Tradução

domingo, 18 de janeiro de 2026


QUAL O LIMITE PARA O AUTOCONHECIMENTO? (*)

Culturalmente, a maioria das pessoas acredita que se conhece o suficiente, para dar conta dos desafios da vida. Tem lembranças de parte de suas memórias de infância e adolescência e uma visão razoável de suas habilidades e competências. Será que isto basta?

O psiquismo humano pode ser dividido em duas partes: O consciente ou Personalidade (Ego) que corresponde a cerca de 14% do potencial mental, com sua atenção voltada para as relações com o mundo externo. Entretanto, a parte mais importante, o inconsciente ou Individualidade (Self) contém potenciais inatos acumulados ao longo da trajetória evolutiva, o propósito de vida (o que você veio fazer no planeta? e comanda a fisiologia, através do sistema nervoso central, incluindo funções essenciais à vida, tais como a respiração e os batimentos cardíacos, independente de você dar atenção a elas ou não. Desse modo, o autoconhecimento vai muito além do que você possa imaginar em relação a si mesmo (a): Ele inclui suas memórias inconscientes relacionadas a fatos traumáticos de adolescência ou infância, que podem ter sido bloqueadas em função de dolorosas cargas emocionais, inclui suas memórias de nascimento, com detalhes precisos de todo o contexto do parto, se foi “normal” ou cesária, se teve algum imprevisto gerador de ansiedade, se foi rápido ou muito demorado... Seu inconsciente guarda as memórias da sua gestação: Se você foi desejado (a) ou não. Se o relacionamento entre seus pais era harmonioso ou não; se havia dificuldades financeiras ou doenças graves no contexto familiar em que você estava chegando... Em nível muito mais profundo, seu inconsciente guarda memórias do que Carl Gustav Jung chamava de Inconsciente Coletivo, a história da humanidade, através dos tempos, constituindo suas memórias transpessoais, que contém todas as suas experiências evolutivas, arquivadas através de imagens, sons ou sensações que interferem em seu comportamento atual de forma subliminar, mesmo que você não as recorde, alimentando os gatilhos para os sintomas de depressão, ansiedade e síndrome de pânico, além de muitos sintomas físicos, incluindo cardiopatias, disfunções gástricas, circulatórias e respiratórias etc., já que todo sintoma é mantido por uma carga emocional retida.

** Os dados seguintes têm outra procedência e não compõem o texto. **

### src/hdl/pwss_pkg.sv
// ----------------------------------------------------------------------------
// pwss_pkg
// Shared types and constants of the priority work-stealing scheduler.
// ----------------------------------------------------------------------------
`default_nettype none

package pwss_pkg;

    // field widths
    localparam int ID_W          = 16;
    localparam int SIZE_W        = 14;
    localparam int WORKER_W      = 3;
    localparam int MAX_SIZE_W    = 14;
    localparam int LIMIT_W       = 8;
    // widest level code, enough for sixteen levels
    localparam int LEVEL_FIELD_W = 4;
    localparam int CFG_INDEX_W   = 2;
    localparam int CFG_DATA_W    = 16;
    localparam int S_TDATA_W     = 40;
    localparam int M_TDATA_W     = 40;

    // register values after reset
    localparam logic [MAX_SIZE_W-1:0] RESET_MAX_SIZE    = 14'd10000;
    localparam logic [LIMIT_W-1:0]    RESET_QUEUE_LIMIT = 8'd100;

    // configuration register indexes
    typedef enum logic [CFG_INDEX_W-1:0]
    {
        REG_MAX_SIZE    = 2'd0,
        REG_QUEUE_LIMIT = 2'd1
    } reg_index_t;

    typedef enum logic
    {
        CMD_NEW_JOB = 1'b0,
        CMD_REQUEST = 1'b1
    } cmd_t;

    typedef enum logic
    {
        RES_DISPATCH = 1'b0,
        RES_REJECT   = 1'b1
    } res_kind_t;

    // classified item from the front to the back
    typedef struct packed
    {
        cmd_t                     cmd;
        logic [ID_W-1:0]          id;
        logic [SIZE_W-1:0]        size;
        logic [WORKER_W-1:0]      worker;
        logic [LEVEL_FIELD_W-1:0] level;
    } item_t;

    // one result beat
    typedef struct packed
    {
        res_kind_t           kind;
        logic [ID_W-1:0]     id;
        logic [SIZE_W-1:0]   size;
        logic [WORKER_W-1:0] target;
        logic [WORKER_W-1:0] source;
    } result_t;

endpackage

`default_nettype wire

### src/hdl/pwss_front.sv
// ----------------------------------------------------------------------------
// pwss_front
// Accepts input beats and picks the priority level of a new job with a
// bit-serial restoring divider.
// ----------------------------------------------------------------------------
`default_nettype none

module pwss_front #(
    parameter int NUM_LEVELS = 8
) (
    input  wire logic                           clk,
    input  wire logic                           rst_n,
    input  wire logic                           in_valid,
    output logic                                in_ready,
    input  wire pwss_pkg::cmd_t                 in_cmd,
    input  wire logic [pwss_pkg::ID_W-1:0]      in_id,
    input  wire logic [pwss_pkg::SIZE_W-1:0]    in_size,
    input  wire logic [pwss_pkg::WORKER_W-1:0]  in_worker,
    input  wire logic [pwss_pkg::MAX_SIZE_W-1:0] max_size,
    output logic                                out_valid,
    input  wire logic                           out_ready,
    output pwss_pkg::item_t                     out_item
);
    import pwss_pkg::*;

    localparam int LVL_W  = $clog2(NUM_LEVELS);
    localparam int NUM_W  = SIZE_W + LVL_W;
    localparam int STEP_W = $clog2(NUM_W);
    localparam int REM_W  = MAX_SIZE_W + 1;

    typedef enum logic [2:0]
    {
        F_IDLE = 3'b001,
        F_DIV  = 3'b010,
        F_PUSH = 3'b100
    } fstate_t;

    fstate_t            state_reg, state_next;
    item_t              item_reg, item_next;
    logic [NUM_W-1:0]   qr_reg, qr_next;
    logic [REM_W-1:0]   rem_reg, rem_next;
    logic [STEP_W-1:0]  step_reg, step_next;

    logic [REM_W-1:0]   divisor;
    logic [REM_W:0]     trial;
    logic               fits;
    logic [REM_W:0]     rem_step;
    logic [NUM_W-1:0]   qr_step;
    logic [LVL_W-1:0]   band_level;
    logic               oversize;

    // one quotient bit per cycle
    assign divisor    = {1'b0, max_size} + REM_W'(1);
    assign trial      = {rem_reg, qr_reg[NUM_W-1]};
    assign fits       = trial >= {1'b0, divisor};
    assign rem_step   = fits ? (trial - {1'b0, divisor}) : trial;
    assign qr_step    = {qr_reg[NUM_W-2:0], fits};
    assign band_level = LVL_W'(NUM_LEVELS - 1) - qr_step[LVL_W-1:0];
    assign oversize   = in_size > max_size;

    assign in_ready  = (state_reg == F_IDLE);
    assign out_valid = (state_reg == F_PUSH);
    assign out_item  = item_reg;

    // sequencer
    always_comb
    begin
        state_next = state_reg;
        item_next  = item_reg;
        qr_next    = qr_reg;
        rem_next   = rem_reg;
        step_next  = step_reg;
        unique case (state_reg)
            F_IDLE:
            begin
                if (in_valid)
                begin
                    item_next.cmd    = in_cmd;
                    item_next.id     = in_id;
                    item_next.size   = in_size;
                    item_next.worker = in_worker;
                    item_next.level  = '0;
                    qr_next          = NUM_W'(int'(in_size) * NUM_LEVELS);
                    rem_next         = '0;
                    step_next        = '0;
                    if (in_cmd == CMD_NEW_JOB && !oversize)
                    begin
                        state_next = F_DIV;
                    end
                    else
                    begin
                        // oversized jobs go to the lowest level
                        state_next = F_PUSH;
                    end
                end
            end
            F_DIV:
            begin
                qr_next   = qr_step;
                rem_next  = rem_step[REM_W-1:0];
                step_next = step_reg + STEP_W'(1);
                if (step_reg == STEP_W'(NUM_W - 1))
                begin
                    item_next.level = LEVEL_FIELD_W'(band_level);
                    state_next      = F_PUSH;
                end
            end
            F_PUSH:
            begin
                if (out_ready)
                begin
                    state_next = F_IDLE;
                end
            end
            default:
            begin
                state_next = F_IDLE;
            end
        endcase
    end

    always_ff @(posedge clk or negedge rst_n)
    begin
        if (!rst_n)
        begin
            state_reg <= F_IDLE;
        end
        else
        begin
            state_reg <= state_next;
        end
    end

    // datapath registers
    always_ff @(posedge clk)
    begin
        item_reg <= item_next;
        qr_reg   <= qr_next;
        rem_reg  <= rem_next;
        step_reg <= step_next;
    end

endmodule

`default_nettype wire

A partir da Anamnese (coleta de dados essenciais do histórico de vida do paciente) o Psicoterapeuta poderá aplicar técnicas de visualização criativa, para a identificação dos símbolos inconscientes que comandam o seu comportamento expresso e aplicar técnicas de Reprogramação Mental, trabalhando com os verbos no tempo presente e levando sua parte psíquica adulta, a parte que avalia, pondera e decide, com todos os seus recursos de solução, para acolher a sua criança ferida, cuidar dela do melhor modo possível e resgatar seus potenciais de espontaneidade, criatividade e alegria de viver. Este conjunto de potenciais de realização, quando trazidos à lembrança através da ampliação da sua consciência, são recursos essenciais para que você possa realizar o que veio realizar na sua existência, orientado (a) pela sua sabedoria interna, transformando você em co-criador (a) da sua nova realidade.